$ cat src/flat_wrapper.sv
// flat-port wrapper written by rule: the top's interface ports become plain ports
module muldiv_unit_flat 
#(
    parameter int WIDTH = 32
)
  (clk, reset, bus_start, bus_funct3, bus_op_a, bus_op_b, bus_rd_in, bus_busy, bus_done, bus_result, bus_rd_out, bus_reg_write_out);
  muldiv_unit_if #(.WIDTH(WIDTH)) bus_i ();
  input  logic clk;
  input  logic reset;
  input wire logic [$bits(bus_i.start)-1:0] bus_start;
  input wire logic [$bits(bus_i.funct3)-1:0] bus_funct3;
  input wire logic [$bits(bus_i.op_a)-1:0] bus_op_a;
  input wire logic [$bits(bus_i.op_b)-1:0] bus_op_b;
  input wire logic [$bits(bus_i.rd_in)-1:0] bus_rd_in;
  output wire logic [$bits(bus_i.busy)-1:0] bus_busy;
  output wire logic [$bits(bus_i.done)-1:0] bus_done;
  output wire logic [$bits(bus_i.result)-1:0] bus_result;
  output wire logic [$bits(bus_i.rd_out)-1:0] bus_rd_out;
  output wire logic [$bits(bus_i.reg_write_out)-1:0] bus_reg_write_out;
  assign bus_i.start = bus_start;
  assign bus_i.funct3 = bus_funct3;
  assign bus_i.op_a = bus_op_a;
  assign bus_i.op_b = bus_op_b;
  assign bus_i.rd_in = bus_rd_in;
  assign bus_busy = bus_i.busy;
  assign bus_done = bus_i.done;
  assign bus_result = bus_i.result;
  assign bus_rd_out = bus_i.rd_out;
  assign bus_reg_write_out = bus_i.reg_write_out;
  muldiv_unit #(.WIDTH(WIDTH)) u_core (.clk(clk), .reset(reset), .bus(bus_i));
endmodule
$ cat config.mk
export PLATFORM = sky130hd
export DESIGN_NAME = muldiv_unit_flat
export DESIGN_NICKNAME = d
export VERILOG_FILES = /design/src/rtl/muldiv_unit_if.sv /design/src/rtl/muldiv_unit.sv /design/src/flat_wrapper.sv
export SDC_FILE = /design/constraint.sdc
export NUM_CORES = 1
export LEC_CHECK = 0
export BUFFER_PORTS_ARGS = -buffer_cell sky130_fd_sc_hd__buf_2
export CAP_MARGIN = 25
export CORE_UTILIZATION = 40
export CTS_CLUSTER_DIAMETER = 50
export CTS_CLUSTER_SIZE = 20
export DETAILED_ROUTE_END_ITERATION = 8
export PLACE_DENSITY_LB_ADDON = 0.2
export SETUP_SLACK_MARGIN = 0.15
export SLEW_MARGIN = 20
export SYNTH_ARGS = -nofsm -noshare
export SYNTH_HDL_FRONTEND = slang
export SYNTH_SLANG_ARGS = --single-unit
$ cat constraint.sdc
create_clock -name clk -period 2.83 [get_ports clk]
set_input_delay 0 -clock clk [delete_from_list [all_inputs] [get_ports clk]]
set_output_delay 0 -clock clk [all_outputs]
set_load 0.01 [all_outputs]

○ ○ ○

What you need to do:
Search the data above for lines holding "WIDTH" and copy each of them.

Expected answer:
    parameter int WIDTH = 32
  muldiv_unit_if #(.WIDTH(WIDTH)) bus_i ();
  muldiv_unit #(.WIDTH(WIDTH)) u_core (.clk(clk), .reset(reset), .bus(bus_i));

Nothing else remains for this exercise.